YOUR GOAL:
Scan the listing below and copy each line holding the word "usage".

SUPPLIED MATERIAL:
☆ ☆ ☆ ☆

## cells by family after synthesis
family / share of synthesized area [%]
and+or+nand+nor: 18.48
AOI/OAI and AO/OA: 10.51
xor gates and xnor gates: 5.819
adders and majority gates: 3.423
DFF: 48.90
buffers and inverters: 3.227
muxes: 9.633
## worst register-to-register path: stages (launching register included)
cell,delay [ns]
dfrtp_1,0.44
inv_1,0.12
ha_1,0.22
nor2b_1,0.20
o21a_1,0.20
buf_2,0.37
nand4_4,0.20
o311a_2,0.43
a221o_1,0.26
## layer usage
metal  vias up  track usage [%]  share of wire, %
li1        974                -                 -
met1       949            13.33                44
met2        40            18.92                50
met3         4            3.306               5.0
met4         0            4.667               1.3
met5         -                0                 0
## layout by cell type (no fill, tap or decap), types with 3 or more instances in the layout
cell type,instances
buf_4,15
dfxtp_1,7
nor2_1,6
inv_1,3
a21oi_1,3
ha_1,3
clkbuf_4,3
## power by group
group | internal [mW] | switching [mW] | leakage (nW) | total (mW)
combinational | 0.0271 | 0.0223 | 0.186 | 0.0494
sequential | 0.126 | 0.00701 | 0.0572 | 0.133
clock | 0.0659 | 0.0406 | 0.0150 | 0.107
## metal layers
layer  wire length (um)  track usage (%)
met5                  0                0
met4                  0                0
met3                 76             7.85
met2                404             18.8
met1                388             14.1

☆ ☆ ☆ ☆

EXERCISE RESULT:
## layer usage
metal  vias up  track usage [%]  share of wire, %
layer  wire length (um)  track usage (%)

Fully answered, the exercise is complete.